There is a sense in which parts of “STEVE” are treading familiar territory: Part 1 draws significantly from “Born Standing Up,” which, among other things, is a great disquisition on the metaphysics of comedy. Watching the young Martin experimenting with his deceptively earnest stage persona — the faux-folksy patter, the barely sublimated contempt, the almost subliminal play with language and rhetoric — is almost clinical.
He says that he still stands by some of the theories he cultivated in his salad days, especially the idea that nothing is funnier than making people wonder whether or not something was supposed to be funny.
“There’s something I’ve learned through the years about withholding,” he explained. “If the audience is laughing and they don’t know why, it’s the greatest laugh of all. When funny is in the air, there doesn’t need to be a punchline all the time.”
For Neville, Martin is the kind of comedian who’s sometimes so ahead of the curve that he seems out of step. “The culture has to catch up to him,” he said, citing 1981’s widely panned — and commercially DOA — musical “Pennies From Heaven” as Exhibit A.
The film, directed by Dennis Potter, was a delicate, expressionistic musical set in the 1930s during the Great Depression, and Martin was pilloried for trying to shift gears from more crowd-pleasing farces. “When I made it, I sort of knew that it would be seen as ‘the followup’ to ‘The Jerk,’” said Martin. “But I also knew that one day, it would just be a movie and I’m interested that it’s been reclaimed.”

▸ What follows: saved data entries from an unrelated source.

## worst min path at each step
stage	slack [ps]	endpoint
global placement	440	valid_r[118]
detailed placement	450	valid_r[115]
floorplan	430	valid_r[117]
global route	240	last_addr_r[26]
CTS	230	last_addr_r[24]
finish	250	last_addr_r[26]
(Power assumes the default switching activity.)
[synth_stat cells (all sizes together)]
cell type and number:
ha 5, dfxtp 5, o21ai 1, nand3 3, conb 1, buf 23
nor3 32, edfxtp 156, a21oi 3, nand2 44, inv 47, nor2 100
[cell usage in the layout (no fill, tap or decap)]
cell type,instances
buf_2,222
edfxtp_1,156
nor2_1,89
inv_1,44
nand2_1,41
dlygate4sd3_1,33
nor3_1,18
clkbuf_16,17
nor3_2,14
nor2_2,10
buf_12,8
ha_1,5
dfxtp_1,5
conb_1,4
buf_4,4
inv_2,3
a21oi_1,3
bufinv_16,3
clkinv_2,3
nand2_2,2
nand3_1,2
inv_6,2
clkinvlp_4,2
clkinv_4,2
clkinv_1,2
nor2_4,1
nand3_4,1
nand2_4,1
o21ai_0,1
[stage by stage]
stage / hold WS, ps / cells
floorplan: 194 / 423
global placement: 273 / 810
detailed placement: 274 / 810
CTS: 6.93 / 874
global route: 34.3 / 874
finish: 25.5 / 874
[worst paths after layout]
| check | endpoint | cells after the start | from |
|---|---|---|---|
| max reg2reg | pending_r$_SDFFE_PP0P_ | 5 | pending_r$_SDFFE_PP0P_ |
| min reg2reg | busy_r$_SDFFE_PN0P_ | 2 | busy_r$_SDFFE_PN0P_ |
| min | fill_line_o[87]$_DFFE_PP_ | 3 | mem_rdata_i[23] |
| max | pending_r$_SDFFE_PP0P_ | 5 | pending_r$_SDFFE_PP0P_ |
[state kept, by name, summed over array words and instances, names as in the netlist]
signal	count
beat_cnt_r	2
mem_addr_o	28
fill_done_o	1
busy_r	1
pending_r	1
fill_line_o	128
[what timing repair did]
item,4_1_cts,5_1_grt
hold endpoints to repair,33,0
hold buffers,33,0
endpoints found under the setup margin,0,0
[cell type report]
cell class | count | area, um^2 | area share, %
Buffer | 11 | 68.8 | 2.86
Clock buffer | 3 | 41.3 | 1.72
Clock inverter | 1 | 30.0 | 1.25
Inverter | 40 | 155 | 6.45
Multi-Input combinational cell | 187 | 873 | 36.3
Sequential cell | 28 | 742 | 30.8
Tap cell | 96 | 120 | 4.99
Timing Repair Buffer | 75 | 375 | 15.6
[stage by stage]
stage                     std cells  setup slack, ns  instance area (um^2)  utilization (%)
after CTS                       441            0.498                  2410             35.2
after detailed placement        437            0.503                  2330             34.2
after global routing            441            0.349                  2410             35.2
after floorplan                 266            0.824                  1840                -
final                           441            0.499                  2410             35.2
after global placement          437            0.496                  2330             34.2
## config.mk

```make
export PLATFORM = sky130hd
export DESIGN_NAME = gat_top
export DESIGN_NICKNAME = d
export VERILOG_FILES = /design/src/design/gat_cfg_pkg.sv /design/src/design/gat_mem_pkg.sv /design/src/design/feature_writeback.sv /design/src/design/gat_memory.sv /design/src/design/gat_top.sv /design/src/design/spmm_scheduler.sv /design/src/design/wh_accumulator.sv
export SDC_FILE = /design/constraint.sdc
export NUM_CORES = 2
export LEC_CHECK = 0
export ABC_AREA = 1
export BUFFER_PORTS_ARGS = -buffer_cell sky130_fd_sc_hd__buf_2
export CELL_PAD_IN_SITES_DETAIL_PLACEMENT = 1
export CELL_PAD_IN_SITES_GLOBAL_PLACEMENT = 1
export CORE_UTILIZATION = 55
export DETAILED_ROUTE_END_ITERATION = 7
export HOLD_SLACK_MARGIN = 0.05
export PLACE_DENSITY = 0.87
export SLEW_MARGIN = 20
export SYNTH_ARGS = -nofsm -noshare
export SYNTH_HDL_FRONTEND = slang
export SYNTH_SLANG_ARGS = --single-unit
```

## constraint.sdc

```tcl
create_clock -name clk -period 7.9 [get_ports clk]
set_input_delay 0.79 -clock clk [delete_from_list [all_inputs] [get_ports clk]]
set_output_delay 0.79 -clock clk [all_outputs]
set_load 0.02 [all_outputs]
```

## src/design/gat_cfg_pkg.sv

```systemverilog
// Graph and matrix dimensions, derived widths and value typedefs
package gat_cfg_pkg;

  // ==========================================================================
  // Dimensions
  // ==========================================================================
  localparam int num_nodes    = 8;
  localparam int num_feat_in  = 8;
  localparam int num_feat_out = 4;
  localparam int h_depth      = 32;
  localparam int feat_depth   = num_nodes * num_feat_out;

  localparam int data_w = 8;
  // Holds num_feat_in products of two full-scale values
  localparam int acc_w  = 20;

  // Derived widths
  localparam int col_w       = $clog2(num_feat_in);
  localparam int node_w      = $clog2(num_nodes);
  localparam int row_len_w   = $clog2(num_feat_in + 1);
  localparam int h_addr_w    = $clog2(h_depth);
  localparam int feat_addr_w = $clog2(feat_depth);
  localparam int lane_w      = $clog2(num_feat_out);

  // ==========================================================================
  // Value types
  // ==========================================================================
  typedef logic [data_w-1:0]      value_t;
  typedef logic [col_w-1:0]       col_t;
  typedef logic [node_w-1:0]      node_t;
  typedef logic [row_len_w-1:0]   row_len_t;
  typedef logic [h_addr_w-1:0]    h_addr_t;
  typedef logic [feat_addr_w-1:0] feat_addr_t;
  typedef logic [lane_w-1:0]      lane_t;
  typedef logic [acc_w-1:0]       acc_t;

endpackage

```

## src/design/gat_mem_pkg.sv

```systemverilog
// Memory record formats and host write-port structs
package gat_mem_pkg;

  // ==========================================================================
  // Stored records
  // ==========================================================================

  // One nonzero of H
  typedef struct packed {
    gat_cfg_pkg::value_t value;
    gat_cfg_pkg::col_t   col;
  } h_entry_t;

  // Whole W row, lane 0 in the low bits
  typedef gat_cfg_pkg::value_t [gat_cfg_pkg::num_feat_out-1:0] wgt_row_t;

  // ==========================================================================
  // Write ports
  // ==========================================================================
  typedef struct packed {
    logic                   en;
    gat_cfg_pkg::h_addr_t   addr;
    h_entry_t               data;
  } h_data_wr_t;

  typedef struct packed {
    logic                   en;
    gat_cfg_pkg::node_t     addr;
    gat_cfg_pkg::row_len_t  data;
  } node_info_wr_t;

  typedef struct packed {
    logic                   en;
    gat_cfg_pkg::col_t      addr;
    wgt_row_t               data;
  } wgt_wr_t;

  // Core side, one output feature per write
  typedef struct packed {
    logic                    en;
    gat_cfg_pkg::feat_addr_t addr;
    gat_cfg_pkg::acc_t       data;
  } feat_wr_t;

endpackage

```

## src/design/feature_writeback.sv

```systemverilog
// Serializer of node vectors into feature memory writes
`timescale 1ns/1ps

module feature_writeback (
  input  logic                  clk,
  input  logic                  rst_n,
  input  logic                  vec_valid,
  input  gat_cfg_pkg::acc_t [gat_cfg_pkg::num_feat_out-1:0] vec,
  output gat_mem_pkg::feat_wr_t feat_wr,
  output logic                  wb_done
);

  gat_cfg_pkg::acc_t [gat_cfg_pkg::num_feat_out-1:0] vec_q;

  logic               busy;
  gat_cfg_pkg::node_t node_q;
  gat_cfg_pkg::lane_t lane;
  logic               last_lane;

  assign last_lane = (lane == gat_cfg_pkg::lane_t'(gat_cfg_pkg::num_feat_out - 1));

  // Address is node * num_feat_out + lane
  always_comb begin
    feat_wr.en   = busy;
    feat_wr.addr = gat_cfg_pkg::feat_addr_t'(node_q) *
                   gat_cfg_pkg::feat_addr_t'(gat_cfg_pkg::num_feat_out) +
                   gat_cfg_pkg::feat_addr_t'(lane);
    feat_wr.data = vec_q[lane];
  end

  always_ff @(posedge clk or negedge rst_n) begin
    if (!rst_n) begin
      busy    <= 1'b0;
      node_q  <= '0;
      lane    <= '0;
      wb_done <= 1'b0;
    end else begin
      wb_done <= busy && last_lane;
      if (vec_valid) begin
        busy <= 1'b1;
        lane <= '0;
      end else if (busy) begin
        lane <= lane + 1'b1;
        if (last_lane) begin
          busy   <= 1'b0;
          node_q <= node_q + 1'b1;
        end
      end
    end
  end

  always_ff @(posedge clk) begin
    if (vec_valid) vec_q <= vec;
  end

endmodule

```

## src/design/gat_memory.sv

```systemverilog
// Block memories for H entries, row lengths, weights and output features
`timescale 1ns/1ps

module gat_memory (
  input  logic                       clk,
  input  logic                       rst_n,

  input  gat_mem_pkg::h_data_wr_t    h_data_wr,
  input  gat_mem_pkg::node_info_wr_t node_info_wr,
  input  gat_mem_pkg::wgt_wr_t       wgt_wr,
  input  gat_mem_pkg::feat_wr_t      feat_wr,

  input  gat_cfg_pkg::h_addr_t       h_addr,
  output gat_mem_pkg::h_entry_t      h_entry,
  input  gat_cfg_pkg::node_t         node_info_addr,
  output gat_cfg_pkg::row_len_t      node_row_len,
  input  gat_cfg_pkg::col_t          wgt_addr,
  output gat_mem_pkg::wgt_row_t      wgt_row,
  input  gat_cfg_pkg::feat_addr_t    feat_addr,
  output gat_cfg_pkg::acc_t          feat_dout
);

  gat_mem_pkg::h_entry_t h_mem    [gat_cfg_pkg::h_depth];
  gat_cfg_pkg::row_len_t info_mem [gat_cfg_pkg::num_nodes];
  gat_mem_pkg::wgt_row_t wgt_mem  [gat_cfg_pkg::num_feat_in];
  gat_cfg_pkg::acc_t     feat_mem [gat_cfg_pkg::feat_depth];

  // ==========================================================================
  // Write side
  // ==========================================================================
  always_ff @(posedge clk) begin
    if (h_data_wr.en) begin
      h_mem[h_data_wr.addr] <= h_data_wr.data;
    end
    if (node_info_wr.en) begin
      info_mem[node_info_wr.addr] <= node_info_wr.data;
    end
    if (wgt_wr.en) begin
      wgt_mem[wgt_wr.addr] <= wgt_wr.data;
    end
    // Written by the core, read by the host
    if (feat_wr.en) begin
      feat_mem[feat_wr.addr] <= feat_wr.data;
    end
  end

  // ==========================================================================
  // Read side, one cycle latency
  // ==========================================================================
  always_ff @(posedge clk or negedge rst_n) begin
    if (!rst_n) begin
      h_entry      <= '0;
      node_row_len <= '0;
      wgt_row      <= '0;
      feat_dout    <= '0;
    end else begin
      h_entry      <= h_mem[h_addr];
      node_row_len <= info_mem[node_info_addr];
      wgt_row      <= wgt_mem[wgt_addr];
      feat_dout    <= feat_mem[feat_addr];
    end
  end

endmodule

```

## src/design/gat_top.sv

```systemverilog
// Top level of the sparse feature transform core
`timescale 1ns/1ps

module gat_top (
  input  logic                       clk,
  input  logic                       rst_n,
  input  gat_mem_pkg::h_data_wr_t    h_data_wr,
  input  gat_mem_pkg::node_info_wr_t node_info_wr,
  input  gat_mem_pkg::wgt_wr_t       wgt_wr,
  input  logic                       h_data_load_done,
  input  logic                       node_info_load_done,
  input  logic                       wgt_load_done,
  input  gat_cfg_pkg::feat_addr_t    feat_addr,
  output gat_cfg_pkg::acc_t          feat_dout,
  output logic                       gat_ready
);

  gat_cfg_pkg::h_addr_t  h_addr;
  gat_mem_pkg::h_entry_t h_entry;
  gat_cfg_pkg::node_t    node_info_addr;
  gat_cfg_pkg::row_len_t node_row_len;
  gat_cfg_pkg::col_t     wgt_addr;
  gat_mem_pkg::wgt_row_t wgt_row;
  gat_mem_pkg::feat_wr_t feat_wr;
  logic                  h_valid;
  logic                  h_last;
  logic                  row_empty;
  logic                  vec_valid;
  logic                  wb_done;

  gat_cfg_pkg::acc_t [gat_cfg_pkg::num_feat_out-1:0] vec;

  // ==========================================================================
  // Memories and datapath
  // ==========================================================================
  gat_memory u_gat_memory (.*);

  spmm_scheduler u_spmm_scheduler (.*);

  wh_accumulator u_wh_accumulator (.*);

  feature_writeback u_feature_writeback (.*);

endmodule

```

## src/design/spmm_scheduler.sv

```systemverilog
// Node walker FSM issuing H reads and raising gat_ready
`timescale 1ns/1ps

module spmm_scheduler (
  input  logic                  clk,
  input  logic                  rst_n,
  input  logic                  h_data_load_done,
  input  logic                  node_info_load_done,
  input  logic                  wgt_load_done,
  output gat_cfg_pkg::node_t    node_info_addr,
  input  gat_cfg_pkg::row_len_t node_row_len,
  output gat_cfg_pkg::h_addr_t  h_addr,
  output logic                  h_valid,
  output logic                  h_last,
  output logic                  row_empty,
  input  logic                  wb_done,
  output logic                  gat_ready
);

  typedef enum logic [2:0] {
    S_WAIT_LOAD,
    S_FETCH_INFO,
    S_STREAM,
    S_WAIT_WB,
    S_DONE
  } state_t;

  state_t                state;
  gat_cfg_pkg::node_t    node_idx;
  logic                  last_node;
  gat_cfg_pkg::h_addr_t  h_ptr;
  gat_cfg_pkg::row_len_t rows_left;
  logic                  all_loaded;
  logic                  row_finish;

  assign all_loaded = h_data_load_done && node_info_load_done && wgt_load_done;

  // Empty row at info fetch, or final entry going out
  assign row_finish = (state == S_FETCH_INFO && node_row_len == '0) ||
                      (state == S_STREAM && rows_left == gat_cfg_pkg::row_len_t'(1));

  assign node_info_addr = node_idx;
  assign h_addr         = h_ptr;
  assign gat_ready      = (state == S_DONE);

  always_ff @(posedge clk or negedge rst_n) begin
    if (!rst_n) begin
      state     <= S_WAIT_LOAD;
      node_idx  <= '0;
      last_node <= 1'b0;
      h_ptr     <= '0;
      rows_left <= '0;
      h_valid   <= 1'b0;
      h_last    <= 1'b0;
      row_empty <= 1'b0;
    end else begin
      h_valid   <= 1'b0;
      h_last    <= 1'b0;
      row_empty <= 1'b0;

      // Next row length is read while the current node writes back
      if (row_finish) begin
        node_idx  <= node_idx + 1'b1;
        last_node <= (node_idx == gat_cfg_pkg::node_t'(gat_cfg_pkg::num_nodes - 1));
      end

      case (state)
        S_WAIT_LOAD: begin
          if (all_loaded) state <= S_FETCH_INFO;
        end
        S_FETCH_INFO: begin
          rows_left <= node_row_len;
          if (node_row_len == '0) begin
            row_empty <= 1'b1;
            state     <= S_WAIT_WB;
          end else begin
            state <= S_STREAM;
          end
        end
        S_STREAM: begin
          // h_valid and h_last line up with the registered h_entry
          h_valid   <= 1'b1;
          h_last    <= row_finish;
          h_ptr     <= h_ptr + 1'b1;
          rows_left <= rows_left - 1'b1;
          if (row_finish) state <= S_WAIT_WB;
        end
        S_WAIT_WB: begin
          if (wb_done) state <= last_node ? S_DONE : S_FETCH_INFO;
        end
        S_DONE: begin
          state <= S_DONE;
        end
        default: state <= S_WAIT_LOAD;
      endcase
    end
  end

endmodule

```

## src/design/wh_accumulator.sv

```systemverilog
// Weight-row fetch and multiply-accumulate pipeline
`timescale 1ns/1ps

module wh_accumulator (
  input  logic                  clk,
  input  logic                  rst_n,
  input  gat_mem_pkg::h_entry_t h_entry,
  input  logic                  h_valid,
  input  logic                  h_last,
  input  logic                  row_empty,
  output gat_cfg_pkg::col_t     wgt_addr,
  input  gat_mem_pkg::wgt_row_t wgt_row,
  output logic                  vec_valid,
  output gat_cfg_pkg::acc_t [gat_cfg_pkg::num_feat_out-1:0] vec
);

  logic                s1_valid;
  logic                s1_last;
  gat_cfg_pkg::value_t s1_value;

  gat_cfg_pkg::acc_t [gat_cfg_pkg::num_feat_out-1:0] lanes;
  gat_cfg_pkg::acc_t [gat_cfg_pkg::num_feat_out-1:0] sums;

  // Column index selects the W row
  assign wgt_addr = h_entry.col;

  // ==========================================================================
  // Multiply-accumulate, one lane per output feature
  // ==========================================================================
  always_comb begin
    for (int i = 0; i < gat_cfg_pkg::num_feat_out; i++) begin
      sums[i] = lanes[i] + gat_cfg_pkg::acc_t'(s1_value) * gat_cfg_pkg::acc_t'(wgt_row[i]);
    end
  end

  always_ff @(posedge clk or negedge rst_n) begin
    if (!rst_n) begin
      s1_valid  <= 1'b0;
      s1_last   <= 1'b0;
      vec_valid <= 1'b0;
      lanes     <= '0;
    end else begin
      s1_valid  <= h_valid;
      s1_last   <= h_valid && h_last;
      vec_valid <= s1_last || row_empty;
      // Lanes restart for the next node once its vector leaves
      if (s1_last || row_empty) begin
        lanes <= '0;
      end else if (s1_valid) begin
        lanes <= sums;
      end
    end
  end

  // Value waits here while its weight row is read
  always_ff @(posedge clk) begin
    if (h_valid) begin
      s1_value <= h_entry.value;
    end
    if (s1_last) begin
      vec <= sums;
    end else if (row_empty) begin
      vec <= '0;
    end
  end

endmodule

```

==> results.sh <==
export IMPL_status="finished clean"
export IMPL_max_cap_violations=0
export IMPL_worstPathMaxFanout=32
export IMPL_yosysSeqAreaShare_pct=63.52
export IMPL_async_reset_ff_share_pct=10.84
export IMPL_yosys_top_cells_area="edfxtp_1, nand2_1, dfrtp_1"
export IMPL_via_per_inst=6.043
export IMPL_num_rows=135
export IMPL_synth_area_mux_share_pct=0
export IMPL_syn_num_nets=7382
export IMPL_area_delta_synth_final_pct=9.699
export IMPL_synth_area_sq_um=75390
export IMPL_netlist_area_leader_share_pct=57.67
export IMPL_cts_max_level=4
export IMPL_ant_nets=0
export IMPL_dieArea_sq_um=138600
export IMPL_path_buf_inv=4
export IMPL_cts_resized=0
export IMPL_met3_usage_pct=4.774
export IMPL_drt_drc_violations_left=0
export IMPL_grt_use_met1_pct=39.94
export IMPL_synth_top_family_by_area="simple AND/OR/NAND/NOR gates"
export IMPL_start_util_pct=55.51
export IMPL_clk_latency_ns=0.82
export IMPL_max_slew_margin_pct=24.12
export IMPL_cts_root_buf="clkbuf_16"
export IMPL_syn_avg_cell_area_sq_um=10.87
export IMPL_gp_congestion=0.8236
export IMPL_post_drt_wl_per_cell_um=25.71
export IMPL_synth_fa_ha_area_share_pct=8.198
export IMPL_hold_viol=0
export IMPL_slowest_delay_ns=0.62
export IMPL_hpwl_um=135000
export IMPL_cts_setup_buffers=0
export IMPL_finalCriticalPeriod_ns=4.943
export IMPL_worst_setup_path_end_kind="flip-flop"
export IMPL_hp_class="input pin to flip-flop"
export IMPL_grtUsageMet2_pct=58.05
export IMPL_path_class="flip-flop to flip-flop"
export IMPL_worst_pin_slew_ns=1.134
export IMPL_synth_simple_area_share_pct=17.95
export IMPL_wirelength_um=227900
export IMPL_track_usage_pct=33.12
export IMPL_fmax_mhz=202.3
export IMPL_setup_viol=0
export IMPL_first_global_vias=57898
export IMPL_cts_tree="built"
export IMPL_synth_xor_area_share_pct=0.4298
export IMPL_post_route_util_pct=60.90
export IMPL_cts_sinks=1624
export IMPL_grt_max_degree=198
export IMPL_drive_above_1_share_pct=7.187
export IMPL_required_ns=8.41
export IMPL_grt_pass1_wl_um=345100
export IMPL_drt_iter0_markers=5086
export IMPL_io_buffers=91
export IMPL_arrival_ns=5.46
export IMPL_yosysMostFrequentCell="nand2_1"
export IMPL_synth_compound_area_share_pct=3.688
export IMPL_cp_start_kind="flip-flop"
export IMPL_first_pass_iters=6
export IMPL_io_pins=92
export IMPL_synth_edf_count=1448
export IMPL_timing_critical_path_max_delay_family="adder cells"
export IMPL_cts_hold_buf=1
export IMPL_fin_tns_setup_ns=0
export IMPL_die_w_um=372.2
export IMPL_yosysTopAreaCell="edfxtp_1"
export IMPL_synth_ff_type="edfxtp_1"
export IMPL_final_nets=7389
export IMPL_antenna_found_initial=5
export IMPL_yosys_warnings=0
export IMPL_syn_inst=6937
export IMPL_clkTransAtPathRegs_ns=0.06
export IMPL_slowest_stage="fa_1"
export IMPL_cts_made_buffers=165
export IMPL_cts_buffer_depth=3
export IMPL_fp_coreArea_sq_um=135800
export IMPL_drv_slew=0
export IMPL_die_height_um=372.2
export IMPL_ys_top_cells_by_count="nand2_1, edfxtp_1, inv_1"
export IMPL_synth_cell_types=34
export IMPL_period_share_pct=62.57
export IMPL_finClkSkew_ns=0.04449
export IMPL_ys_ff_latch=1624
export IMPL_grt_busiest_layer="met2"
export IMPL_grt_overflow_total=0
export IMPL_vias=53568
export IMPL_rsz0062_at_grt="no"
export IMPL_cp_cell_sequence="buf_4 -> nand2_1 -> fa_1 -> inv_1 -> fa_1 -> inv_1 -> fa_1 -> fa_1 -> inv_1 -> ha_1 -> or2_2 -> nand3_1 -> nand2_1 -> nand2_1 -> nand3b_1 -> nand2_1 -> nor2_1"
## kinds of logic (layout without fill, tap and decap cells)
group,after synthesis,in the layout
and+or+nand+nor,3324,3324
DFF,1624,1624
buffers and inverters,1103,1248
AOI/OAI and AO/OA,475,475
adders and majority gates,374,374
xor gates and xnor gates,37,37
other,0,1
## layout by cell type (no fill, tap or decap), types with 4 or more instances in the layout
cell type | Yosys | routed
clkinvlp_4 | 0 | 4
buf_2 | 121 | 87
clkbuf_1 | 126 | 57
clkinv_2 | 0 | 21
clkbuf_8 | 0 | 11
dfrtp_1 | 176 | 171
edfxtp_1 | 1448 | 1448
o32ai_1 | 72 | 72
nor3_1 | 16 | 16
o21ai_1 | 31 | 31
xor2_1 | 16 | 16
and2_1 | 22 | 22
or2_2 | 6 | 6
o211ai_1 | 23 | 23
xnor2_1 | 21 | 21
nor2_1 | 677 | 624
a21oi_1 | 54 | 54
nand2_1 | 1857 | 1857
inv_2 | 5 | 5
nor2_2 | 1 | 45
nor2_4 | 0 | 9
fa_1 | 200 | 200
bufinv_16 | 0 | 9
nand3b_1 | 9 | 9
buf_4 | 15 | 96
o22ai_1 | 36 | 16
ha_1 | 174 | 174
nand3_1 | 731 | 731
clkinv_1 | 0 | 28
clkbuf_16 | 0 | 171
a22o_1 | 7 | 7
dfrtp_4 | 0 | 5
inv_1 | 743 | 739
o22ai_2 | 0 | 17
o21ai_0 | 251 | 251
## worst paths after layout
check / startpoint / end / slack, ns / depth (start not counted)
hold reg to reg: u_gat_memory.h_entry[8]$_DFF_PN0_ / u_wh_accumulator.s1_value[5]$_DFFE_PP_ / 0.40 / 0
max in group asynchronous: rst_n / u_spmm_scheduler.h_addr[0]$_DFFE_PN0P_ / 5.68 / 3
hold / removal: wgt_wr[28] / u_gat_memory.wgt_mem[1][28]$_DFFE_PP_ / 0.25 / 1
setup / recovery: u_wh_accumulator.s1_value[6]$_DFFE_PP_ / u_wh_accumulator.vec[73]$_SDFFCE_PN0N_ / 2.96 / 17
min in group asynchronous: rst_n / u_gat_memory.feat_dout[8]$_DFF_PN0_ / 0.56 / 2
setup reg to reg: u_wh_accumulator.s1_value[6]$_DFFE_PP_ / u_wh_accumulator.vec[73]$_SDFFCE_PN0N_ / 2.96 / 17
## cell type report
| type | count | area, sq um |
|---|---|---|
| diodes | 1 | 2.502 |
| clock buffers | 239 | 4644 |
| clock inverters | 66 | 616.8 |
| fillers | 14033 | 53100 |
| inverters | 751 | 2835 |
| multi-input cells | 4210 | 23140 |
| flip-flops and latches | 1624 | 47900 |
| well taps | 1781 | 2228 |
| repair buffers | 192 | 1330 |
## metal layers
layer / wire length, um / share of wire (%) / vias to the layer above
li1: - / - / 23057
met1: 85060 / 37 / 27287
met2: 116600 / 51 / 2575
met5: 64 / 0.028 / -
met3: 15290 / 6.7 / 639
met4: 10870 / 4.8 / 10
## stage by stage
stage	worst slack, ns	instances	area (sq um)	hold slack (ns)
final	2.957	8864	82700	0.2498
after global routing	2.798	8863	82700	0.2450
after CTS	3.031	8860	82580	0.2059
after detailed placement	3.232	8554	77310	0.4063
after global placement	3.442	8554	77310	0.4037
after floorplan	3.745	6937	75390	0.4003
## flip-flops by register name, indices dropped and copies added, names as in the netlist, 5 cells and up
signal                     count
u_spmm_scheduler.h_addr        5
u_gat_memory.feat_mem        640
u_feature_writeback.vec_q     80
u_wh_accumulator.s1_value      8
u_gat_memory.h_entry          11
u_wh_accumulator.vec          80
u_gat_memory.wgt_mem         256
u_gat_memory.h_mem           352
u_gat_memory.feat_dout        20
u_gat_memory.info_mem         32
u_gat_memory.wgt_row          32
u_wh_accumulator.lanes        80
## worst reg2reg max path: stages, from the launching register on
cell      delay (ns)
edfxtp_1        0.36
buf_4           0.42
nand2_1         0.24
fa_1            0.62
inv_1           0.08
fa_1            0.52
inv_1           0.06
fa_1            0.49
fa_1            0.49
inv_1           0.04
ha_1            0.32
or2_2           0.33
nand3_1         0.11
nand2_1         0.13
nand2_1         0.14
nand3b_1        0.13
nand2_1         0.12
nor2_1          0.05
Power is left out: the tool's default activity adds up to more than one toggle a clock period on the data nets, which glitch-free logic cannot reach.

What’s beguiling about “Pennies From Heaven” is its melancholy, and “STEVE” doesn’t shy away from exploring the pathos of Martin’s work, which is partially rooted in difficult childhood memories of his father and also a more existential sort of angst that poked through even his goofiest routines (“we’ve had some fun tonight, considering that we’re all going to die someday”). But the prevailing sensation in the second part is one of palpable and enviable fulfilment: the byproduct of a condition that Martin refers to onscreen as a “relaxed brain.”
“You go from thinking ‘It’s all going to be over in a minute’ to ‘I’m still here,’” said Martin. “It’s a good feeling.”
“STEVE! (martin) a documentary in two pieces” premieres on Apple TV Plus on March 29.